Crispy Baked Lemon Herb Potato Wedges are an ideal side dish or tasty snack, offering a delightful balance of flavors and textures. These wedges are prepared by slicing russet potatoes into thick strips, tossing them in a mixture of olive oil, lemon zest, garlic, and fresh herbs such as rosemary and thyme. The seasoned potatoes are baked in a hot oven until they are golden brown and wonderfully crisp on the outside while remaining soft and fluffy on the inside. The lemon zest adds a refreshing brightness, while the combination of garlic and herbs lends a savory depth that perfectly complements the potatoes’ natural earthiness. A final sprinkle of flaky salt and a squeeze of fresh lemon juice before serving enhances their flavor even further. These potato wedges pair beautifully with both casual and more formal meals, making them a versatile and crowd-pleasing addition to any table. They are also naturally vegetarian and gluten-free, making them suitable for a range of dietary preferences. Serve them with your favorite dip, such as garlic aioli or a spicy ketchup, for maximum enjoyment.
Ingredients
- Russet potatoes — 4 large
- Olive oil — 3 tablespoons
- Fresh rosemary (chopped) — 1 tablespoon
- Fresh thyme (chopped) — 1 tablespoon
- Garlic (minced) — 2 cloves
- Lemon zest — 1 tablespoon
- Salt — 1 teaspoon, plus more to taste
- Black pepper — 1/2 teaspoon
- Fresh lemon juice — For serving
Directions
1. Preheat your oven to 425°F (220°C), and line a baking sheet with parchment paper.
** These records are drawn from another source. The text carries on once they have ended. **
<file path="config.mk">
export PLATFORM = sky130hd
export DESIGN_NAME = instr_fetch_latch
export DESIGN_NICKNAME = d
export VERILOG_FILES = /design/src/rtl/instr_fetch_latch.sv
export SDC_FILE = /design/constraint.sdc
export NUM_CORES = 1
export LEC_CHECK = 0
export BUFFER_PORTS_ARGS = -buffer_cell sky130_fd_sc_hd__buf_2
export CORE_MARGIN = 1
export CORE_UTILIZATION = 45
export DETAILED_ROUTE_END_ITERATION = 8
export GPL_ROUTABILITY_DRIVEN = 0
export PLACE_DENSITY_LB_ADDON = 0.05
export SYNTH_ARGS = -nofsm -noshare
export SYNTH_HDL_FRONTEND = slang
export SYNTH_SLANG_ARGS = --single-unit
export TNS_END_PERCENT = 1
</file>
<file path="constraint.sdc">
create_clock -name clk -period 6.1 [get_ports clk]
set_input_delay 0.305 -clock clk [delete_from_list [all_inputs] [get_ports clk]]
set_output_delay 0.305 -clock clk [all_outputs]
set_load 0.01 [all_outputs]
</file>
$ cat config.mk
export PLATFORM = sky130hd
export DESIGN_NAME = uart_word_rx_ctrl
export DESIGN_NICKNAME = d
export VERILOG_FILES = /design/src/rtl/uart_word_rx_ctrl.sv
export SDC_FILE = /design/constraint.sdc
export NUM_CORES = 1
export LEC_CHECK = 0
export ABC_AREA = 0
export CELL_PAD_IN_SITES_DETAIL_PLACEMENT = 1
export CELL_PAD_IN_SITES_GLOBAL_PLACEMENT = 1
export CORE_ASPECT_RATIO = 1.75
export CORE_UTILIZATION = 25
export CTS_CLUSTER_SIZE = 40
export DETAILED_ROUTE_END_ITERATION = 16
export PLACE_DENSITY_LB_ADDON = 0.12
export SYNTH_ARGS = -nofsm -noshare
export SYNTH_HDL_FRONTEND = slang
export SYNTH_SLANG_ARGS = --single-unit
$ cat constraint.sdc
create_clock -name clk -period 1.7 [get_ports clk]
set_input_delay 0.34 -clock clk [delete_from_list [all_inputs] [get_ports clk]]
set_output_delay 0.34 -clock clk [all_outputs]
set_load 0.02 [all_outputs]
$ cat src/rtl/uart_word_rx_ctrl.sv
// uart_word_rx_ctrl: pairs UART bytes into 16-bit words {high, low} and
// presents them on a valid/ready handshake.
// Errors are flagged with sticky bits. A bad byte in IDLE or HIGH
// resynchronises the pairing by going back to IDLE.
// Optional feature macro: WORD_TIMEOUT_EN. When it is defined, a low byte
// whose high byte does not arrive within TIMEOUT_CYCLES clocks is dropped.
module uart_word_rx_ctrl #(
  parameter int TIMEOUT_CYCLES = 1000,
  parameter int TO_W           = 16
) (
  input  logic        clk,
  input  logic        reset,
  input  logic [7:0]  rx_data,
  input  logic        rx_valid,
  input  logic        rx_ferror,
  input  logic        rx_perror,
  input  logic        word_ready,
  input  logic        err_clr,
  output logic [15:0] word_out,
  output logic        word_valid,
  output logic        busy,
  output logic        error,
  output logic        overrun,
  output logic        timeout
);

  typedef enum logic [1:0] {
    ST_IDLE = 2'd0,
    ST_HIGH = 2'd1,
    ST_HOLD = 2'd2
  } state_t;

  state_t      state_q, state_d;
  logic [7:0]  low_q, low_d;
  logic [15:0] word_q, word_d;
  logic        error_q, error_d;
  logic        overrun_q, overrun_d;
  logic        err_set, ovr_set, to_set;
  logic        good_strobe, bad_strobe;

  assign good_strobe = rx_valid & ~rx_ferror & ~rx_perror;
  assign bad_strobe  = rx_valid & (rx_ferror | rx_perror);

`ifdef WORD_TIMEOUT_EN
  localparam logic [TO_W-1:0] TO_LAST = TO_W'(TIMEOUT_CYCLES - 1);
  logic [TO_W-1:0] cnt_q, cnt_d;
  logic            timeout_q, timeout_d;
`endif

  // Next-state, datapath and flag-set logic for the pairing FSM
  always_comb begin
    state_d = state_q;
    low_d   = low_q;
    word_d  = word_q;
    err_set = 1'b0;
    ovr_set = 1'b0;
    to_set  = 1'b0;
`ifdef WORD_TIMEOUT_EN
    cnt_d   = cnt_q;
`endif
    case (state_q)
      ST_IDLE: begin
        if (good_strobe) begin
          low_d   = rx_data;
          state_d = ST_HIGH;
        end else if (bad_strobe) begin
          err_set = 1'b1;
        end
      end
      ST_HIGH: begin
        if (good_strobe) begin
          word_d  = {rx_data, low_q};
          state_d = ST_HOLD;
        end else if (bad_strobe) begin
          // Discard the partial word and resynchronise.
          err_set = 1'b1;
          low_d   = 8'h00;
          state_d = ST_IDLE;
        end
`ifdef WORD_TIMEOUT_EN
        // A strobe on the expiry cycle was handled above and wins.
        else if (cnt_q == TO_LAST) begin
          to_set  = 1'b1;
          low_d   = 8'h00;
          state_d = ST_IDLE;
        end else begin
          cnt_d = cnt_q + 1'b1;
        end
`endif
      end
      ST_HOLD: begin
        if (bad_strobe) begin
          err_set = 1'b1;
        end
        if (word_ready) begin
          if (good_strobe) begin
            // The held word is consumed and this byte starts the next word.
            low_d   = rx_data;
            state_d = ST_HIGH;
          end else begin
            state_d = ST_IDLE;
          end
        end else if (good_strobe) begin
          ovr_set = 1'b1;
        end
      end
      default: begin
        state_d = ST_IDLE;
      end
    endcase
`ifdef WORD_TIMEOUT_EN
    // The counter restarts every time HIGH is entered.
    if (state_d == ST_HIGH && state_q != ST_HIGH) begin
      cnt_d = '0;
    end
`endif
    // When a set and a clear arrive together, the set wins.
    error_d   = (error_q & ~err_clr) | err_set;
    overrun_d = (overrun_q & ~err_clr) | ovr_set;
  end

  // FSM state, byte latch, word register and sticky flags
  always_ff @(posedge clk or negedge reset) begin
    if (!reset) begin
      state_q   <= ST_IDLE;
      low_q     <= 8'h00;
      word_q    <= 16'h0000;
      error_q   <= 1'b0;
      overrun_q <= 1'b0;
    end else begin
      state_q   <= state_d;
      low_q     <= low_d;
      word_q    <= word_d;
      error_q   <= error_d;
      overrun_q <= overrun_d;
    end
  end

`ifdef WORD_TIMEOUT_EN
  // Timeout counter and sticky timeout flag
  always_comb begin
    timeout_d = (timeout_q & ~err_clr) | to_set;
  end

  // Timeout counter and sticky timeout flag registers
  always_ff @(posedge clk or negedge reset) begin
    if (!reset) begin
      cnt_q     <= '0;
      timeout_q <= 1'b0;
    end else begin
      cnt_q     <= cnt_d;
      timeout_q <= timeout_d;
    end
  end

  assign timeout = timeout_q;
`else
  // The timeout parameters have no effect in this build. The comparison is
  // always false, so timeout stays tied low. It only references the
  // parameters so they are not reported as unused.
  assign timeout = to_set & (TIMEOUT_CYCLES < 0) & (TO_W < 0);
`endif

  assign word_out   = word_q;
  assign word_valid = (state_q == ST_HOLD);
  assign busy       = (state_q != ST_IDLE);
  assign error      = error_q;
  assign overrun    = overrun_q;

endmodule

# [Yosys cells after proc, flatten, opt, wreduce, memory -nomap -nowiden]
# Index checks and enable logic that the tools add are counted.
# W data, S select, Z words.
[word_totals] ff_bits=28 wordCells=47 output_inout_bits=21 ram_bits=0 n_memories=0 rom_bits=0 latchBits=0
[classes] muxes=17 bitwise=11 n_eq_ne=7 div=0 n_shift=0 reduce_logical=7 n_addsub=0 order_cmp=0 multipliers=0
[ops] cell="$mux W8" count=4
[ops] cell="$pmux W8 S3" count=1
[ops] cell="$mux W2" count=4
[ops] cell="$ne A2 B2 Y1 const B" count=4
[ops] cell="$mux W1" count=6
[ops] cell="$pmux W2 S3" count=1
[ops] cell="$and A1 B1 Y1" count=5
[ops] cell="$reduce_and A4 Y1" count=1
[ops] cell="$ne A3 B3 Y1 const B" count=1
[ops] cell="$not A1 Y1" count=3
[ops] cell="$or A1 B1 Y1" count=3
[ops] cell="$reduce_and A3 Y1" count=1
[ops] cell="$reduce_bool A3 Y1" count=1
[ops] cell="$eq A2 B1 Y1 const B" count=1
[ops] cell="$eq A2 B2 Y1 const B" count=1
[ops] cell="$logic_not A2 Y1" count=1
[ops] cell="$pmux W1 S2" count=1
[ops] cell="$reduce_and A2 Y1" count=1
[ops] cell="$reduce_bool A2 Y1" count=1
[ops] cell="$reduce_or A2 Y1" count=1

# [Depth between registers and ports, before layout]
# Gate-level depths: netlist (run 1).
[depth] depth_word=7 ltp_mapped=4

# [Worst setup path after synthesis (run 1)]
# Ideal clock, no wire load.
[synth_timing] path_kind="input-to-reg" startpoint="in rx_ferror" endpoint="reg word_q[0] (netlist: word_out[0])" t_arrival_ns=1.274 t_required_ns=1.575 n_path_buf=1 setup_time_ns=0.125 stages=4 slack_ns=0.301 path_cell_list="nor3b_4 > nand2_4 > buf_6 > mux2_4"
[synth_via] elab_chain_cells=4
[synth_rtl] element="start: declaration" line="15" text="input logic rx_ferror,"
[synth_rtl] element="$not A1 Y1" line="41" text="assign good_strobe = rx_valid & ~rx_ferror & ~rx_perror;"
[synth_rtl] element="$and A1 B1 Y1 (2 in series)" line="41"
[synth_rtl] element="$reduce_and A2 Y1 (no source line)"
[synth_rtl] element="end signal: assignment" line="133" text="word_q <= word_d;"
[synth_rtl] element="end: declaration" line="35" text="logic [15:0] word_q, word_d;"
# Every way passes these cells.
# A chain may end at the register's enable or synchronous reset.

# [Final worst setup path (run 1)]
[layout_timing] startpoint="reg state_q[0]" endpoint="out busy"
[layout_via] elab_chain_cells=1
[layout_rtl] element="start: declaration" line="33" text="state_t state_q, state_d;"
[layout_rtl] element="start signal: assignment" line="131" text="state_q <= state_d;"
[layout_rtl] element="$reduce_bool A2 Y1" line="166" text="assign busy = (state_q != ST_IDLE);"
[layout_rtl] element="end: declaration" line="21" text="output logic busy,"
# Every way passes these cells.

==> run summary, run 1 <==
Outcome: finished clean
Slowest stage delay, CP: 0.42 ns
Die Wd: 56.6 um
CTS tree: done
Buffers & Inverters on Critical Path: 1
DP Cell Count: 192
Max Transition Viols Final: 0
Mux contribution to synthesized area: 16.4%
Port Buffers: 34
Min Tclk post-route: 1.63 ns
Drt initial violations: 14
Worst R2R Setup Slack: 0.15 ns
Reg-to-reg endpoint: word_out[4]
Synth area leader: dfrtp_1
Highest clock rate: 613 MHz
P_leak: 0.808 nW
H-tree depth: 1
FP Rows: 34
Largest family of logic cells by synthesized area: multiplexers
Peak VDD IR: 0.000723 V
CTS Buf Count: 3
Post-synthesis compound-gate area fraction: 11.4%
Max-cap violation count: 0
Reg2reg path depth: 4
Total GRT Usage: 12.3%
Max transition margin: 55.4%
Router iterations before antenna repair: 2
DRT antenna net count: 0
Yosys warns: 0
Avg Cell Area, Syn: 12.5 um2
DR DRC count: 0
First-pass GRT wire length: 5.35 mm
Gpl congestion: 0.716
Vias/cell: 4.81
Crit-path cells: or2_2, dlygate4sd2_1
Syn nets: 119
Nets: 158
Grt ovf: 0
I/O pins: 36
Share of layout cells above drive strength 1: 21.8%
Crit path from: state_q[0]
HP Class: in -> async
Vias in the first global route: 1116
Initial Utilization: 26.2%
Clock root buffer: clkbuf_8
Die area: 5520 um2
Post-route insts no fill: 196
# setup viols final: 0
Arrival time of the worst setup path: 1.29 ns
Die Ht: 97.6 um
Share of async-settable or async-resettable flops after synthesis: 100%
Top-area cell type share of the netlist area: 53.7%
Dominant cells by area after synthesis: dfrtp_1 (54%), mux2_4 (10%), o211ai_1 (9.2%), mux2_2 (6.0%), nand4b_1 (5.4%)
# fillers: 530
Post-Syn Area: 1310 um2
CTS Hold Bufs: 0
Worst EP required: 1.36 ns
Crit-path max FO: 3
R2r startpoint: state_q[0]
Routed len/inst: 15.9 um
Worst Max-Slew Pin Slew: 0.667 ns
WL final: 3.11 mm
DPL Wire Length: 2.33 mm
Sequential cell area fraction in the yosys report: 53.7%
Distinct cells, synth: 21
Synthesis-stage register bit count: 28
Final Hold Vio Count: 0
Final worst-path cycle share: 96.0%
Core area: 4980 um2
Crit. End Element: primary output
Unrepaired setup endpoints after global routing: false
Largest buffer count on any clock path: 2
Synth Instances: 104
Synth Area in Adders: 0%
Hold_ws: 0.449 ns
Clk_lat worst skew: 0.27 ns
Synth Area in XOR/XNOR: 0%
Family with the most delay on the worst path: flip-flops
Post-synthesis simple-gate area fraction: 12.5%
Dominant synthesized flop cell: dfrtp_1
CP startpoint kind: register
Reg clk slew, reported paths: 0.10 ns
CP Class: reg -> out
Antenna Cells: 0
Final worst clock skew: 0.00352 ns
Area grow syn2layout: 38.8%
Largest net degree at the start of global routing: 29
Clock sink count: 28
Levels on crit path: 2
Post-synth EDFFs: 0
Vias: 943
Slowest CP cell: dfrtp_1
Initial antenna violation count: 0
Pwr dens: 1240 nW/um2
-- area by class of cell --
| class | instances | area [um2] | area share (%) |
|---|---|---|---|
| inverters | 10 | 37.5 | 2.07 |
| repair buffers | 41 | 403 | 22.2 |
| multi-input cells | 59 | 532 | 29.4 |
| clock buffers | 3 | 41.3 | 2.28 |
| clock inverters | 1 | 30.0 | 1.66 |
| flip-flops and latches | 28 | 701 | 38.7 |
| well taps | 54 | 67.6 | 3.73 |
-- registers in the layout (all words and copies together), names as in the netlist --
register	count
low_q	8
error	1
overrun	1
word_out	16
state_q	2
-- cell usage after synthesis (2+ instances only) --
cell      instances
nand4b_1          8
dfrtp_1          28
nand2b_1          3
o22ai_1           2
mux2_2            7
nor2b_1           3
inv_1            10
nand2_1           4
mux2_4            9
o211ai_1         16
clkbuf_1          4
-- report_power, final --
part | switching [mW] | internal, mW
combinational | 0.335 | 0.441
sequential | 0.107 | 0.840
clock | 0.211 | 0.315
-- worst max-delay path by stage --
stage | end | slack, ns
after CTS | busy | 0.05
after detailed placement | word_out[4] | -0.10
final | busy | 0.07
after global routing | busy | 0.03
after global placement | word_out[4] | -0.06
after floorplan | word_out[0] | 0.30
-- metrics by stage --
step | setup TNS, ns | power, mW | worst slack (ns) | instance area [um2] | util (%)
finish | 0 | 2.25 | 0.0688 | 1810 | 36.4
CTS | 0 | 2.30 | 0.0495 | 1810 | 36.3
detailed placement | -1.48 | 1.75 | -0.101 | 1740 | 35.0
global placement | -0.854 | 1.74 | -0.0629 | 1740 | 35.0
global route | 0 | 2.38 | 0.0259 | 1810 | 36.4
floorplan | 0 | 1.36 | 0.301 | 1310 | -
-- kinds of logic after synthesis --
| kind of cell | Yosys count |
|---|---|
| flops | 28 |
| simple gates | 22 |
| compound gates | 20 |
| buf+inv | 17 |
| mux | 16 |
| other cells | 1 |
-- metal layers --
| layer | GRT usage [%] | up-vias | wire, um |
|---|---|---|---|
| met2 | 22.4 | 21 | 1740 |
| met5 | 0 | - | 0 |
| li1 | - | 445 | - |
| met4 | 5.07 | 0 | 31 |
| met3 | 1.86 | 2 | 113 |
| met1 | 13.7 | 475 | 1230 |
-- placed cells by master, fill, tap and decap left out, drive strengths merged, types with 2 or more instances in the layout --
master / instances
buf: 7
clkbuf: 3
clkdlybuf4s50: 32
dfrtp: 28
dlygate4sd2: 2
inv: 10
mux2: 16
nand2: 5
nand2b: 3
nand4b: 8
nor2b: 3
o211ai: 16
o22ai: 2
-- timing repair --
action,4_1_cts,5_1_grt
setup endpoints to repair,2,3
buffers inserted,0,0
resized for setup,2,1
cloned,0,0
Note: power is estimated with default switching activity, not from simulation.
==> inputs of run 2 (changes only) <==
Settings changed: CORE_ASPECT_RATIO 1.75 to not set, DONT_BUFFER_PORTS set to 1.
==> run summary, run 2 (same netlist as run 1, synthesis figures left out) <==
Final Hold Vio Count: 0 (unchanged)
Max-cap violation count: 0 (unchanged)
Pwr dens: 1330 nW/um2 (+6.7%)
Final Instance Area: 1480 um2 (-18%)
Largest net degree at the start of global routing: 29 (unchanged)
Crit-path max FO: 12 (+9)
Core area: 4880 um2 (-2.0%)
Peak VDD IR: 0.000404 V (-44%)
Min Tclk post-route: 1.58 ns (-0.0489 ns)
Largest buffer count on any clock path: 2 (unchanged)
First-pass GRT wire length: 4.54 mm (-15%)
Router iterations before antenna repair: 2 (unchanged)
CTS Buf Count: 3 (unchanged)
Max FFs per register: 16 (unchanged)
CTS Hold Bufs: 2 (+2)
Post-route insts no fill: 174 (-11%)
Final worst-path cycle share: 93.1% (-2.9 points)
Unrepaired setup endpoints after global routing: false
Drt initial violations: 30 (+16)
DR DRC count: 0 (unchanged)
P_leak: 0.667 nW (-17%)
Slowest stage delay, CP: 0.40 ns (-0.02 ns)
Final worst clock skew: 0.00330 ns (-0.000226 ns)
Family with the most delay on the worst path: flip-flops
Most frequent cells in the layout: dfrtp_1 (28), o211ai_1 (16), inv_1 (10), mux2_4 (9), nand4b_1 (8)
Placed cell areas: 1380 um2 (-21%)
DPL Wire Length: 1.96 mm (-16%)
WL final: 2.77 mm (-11%)
Grt ovf: 0 (unchanged)
Hold_ws: 0.152 ns (-0.297 ns)
Highest clock rate: 632 MHz (+3.1%)
Die area: 5510 um2 (-0.20%)
Slowest CP cell: dfrtp_1
HP Class: in -> reg
Crit-path cells: buf_4, nor2b_1
M2 GR Usage: 17.3% (-5.2 points)
# fillers: 557 (+5.1%)
Post-CTS Resized: 0 (-2)
Max transition margin: 57.3% (+1.8 points)
Area grow syn2layout: 13.6%
Antenna Cells: 0 (unchanged)
DRT antenna net count: 0 (unchanged)
Total power: 1.97 mW (-13%)
I/O pins: 36 (unchanged)
Initial antenna violation count: 0 (unchanged)
DP Cell Count: 168 (-13%)
CP Class: reg -> out
Initial Utilization: 26.7% (+0.52 points)
Vias in the first global route: 891 (-20%)
Nets: 123 (-22%)
Die Wd: 74.3 um (+31%)
Die Ht: 74.3 um (-24%)
Crit. End Element: primary output
Gpl congestion: 0.720 (+0.52%)
H-tree depth: 1 (unchanged)
Worst EP required: 1.36 ns (about the same)
Reg clk slew, reported paths: 0.10 ns (about the same)
Number of setup buffers added after CTS: 0 (unchanged)
Critical hold path startpoint: err_clr
Commonest non-fill, non-tap cell in the layout: dfrtp_1
# setup viols final: 0 (unchanged)
Vias/cell: 4.67 (-3.0%)
GR peak layer: met2
Arrival time of the worst setup path: 1.24 ns (-0.05 ns)
Clk_lat worst skew: 0.27 ns (about the same)
Worst Max-Slew Pin Slew: 0.640 ns (-0.0274 ns)
Clock sink count: 28 (unchanged)
R2r startpoint: state_q[1]
Port Buffers: 0 (-100%)
CP startpoint kind: register
Vias: 812 (-14%)
Routed len/inst: 15.9 um (+0.20%)
Met1 Use GR: 14.7% (+0.99 points)
Total GRT Usage: 11.1% (-1.2 points)
Outcome: finished clean
Buffers & Inverters on Critical Path: 1 (unchanged)
CTS tree: done
Clock root buffer: clkbuf_8
Crit path from: state_q[0]
Setup TNS: 0 ns (unchanged)
Max Transition Viols Final: 0 (unchanged)
FP Rows: 25 (-26%)
Met3 GRT Util: 3.25% (+1.4 points)
Share of layout cells above drive strength 1: 26.2% (+4.3 points)
[run 2: layer usage]
layer | up-vias | share of wire, %
li1 | 374 | -
met1 | 413 | 46
met2 | 23 | 48
met3 | 2 | 5.1
met4 | 0 | 0.79
met5 | - | 0
[run 2: final timing paths]
path / end / slack [ns] / cells past startpoint
worst min register to register: word_out[2] / 0.56 / 1
min in group asynchronous: word_out[2] / 0.49 / 2
worst min-delay path: overrun / 0.15 / 1
max in group asynchronous: word_out[11] / 1.04 / 2
worst max-delay path: word_valid / 0.12 / 2
worst max register to register: word_out[0] / 0.28 / 3
[run 2: area by class of cell]
| type | instances | area (um2) | area share (%) |
|---|---|---|---|
| clock buffers | 3 | 41.3 | 2.78 |
| clock inverters | 1 | 30.0 | 2.03 |
| inverters | 10 | 37.5 | 2.53 |
| multi-input cells | 59 | 529 | 35.7 |
| flip-flops and latches | 28 | 701 | 47.3 |
| well taps | 67 | 83.8 | 5.65 |
| repair buffers | 6 | 60.1 | 4.05 |
[run 2: worst reg2reg max path: cells and delay by family (launching register included)]
| family | cells | cell delay, ns |
|---|---|---|
| flip-flops | 1 | 0.44 |
| AND/OR/NAND/NOR | 2 | 0.51 |
| multiplexers | 1 | 0.36 |
[run 2: where the power goes]
group | switching, mW | total [mW] | internal (mW)
Combinational | 0.106 | 0.301 | 0.195
Sequential | 0.291 | 1.13 | 0.840
Clock | 0.218 | 0.534 | 0.315
Total | 0.616 | 1.97 | 1.35
[run 2: through the flow]
step | worst slack (ns) | utilization (%)
2_1_floorplan | 0.301 | -
3_3_place_gp | 0.305 | 28.3
3_5_place_dp | 0.286 | 28.3
4_1_cts | 0.103 | 30.4
5_1_grt | 0.0691 | 30.4
6_report | 0.118 | 30.4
2. Scrub and cut the potatoes into wedges, leaving the skins on for extra crispiness.
3. In a large mixing bowl, combine the olive oil, rosemary, thyme, garlic, lemon zest, salt, and black pepper.
4. Add the potato wedges to the bowl and toss well to coat evenly in the herb and oil mixture.
5. Arrange the wedges in a single layer on the prepared baking sheet, ensuring they are not overlapping.
6. Bake for 35-40 minutes, turning the wedges halfway through, until golden brown and crispy.
7. Remove from oven and let cool slightly; sprinkle with extra salt and a squeeze of fresh lemon juice.
8. Serve warm with your favorite dipping sauce.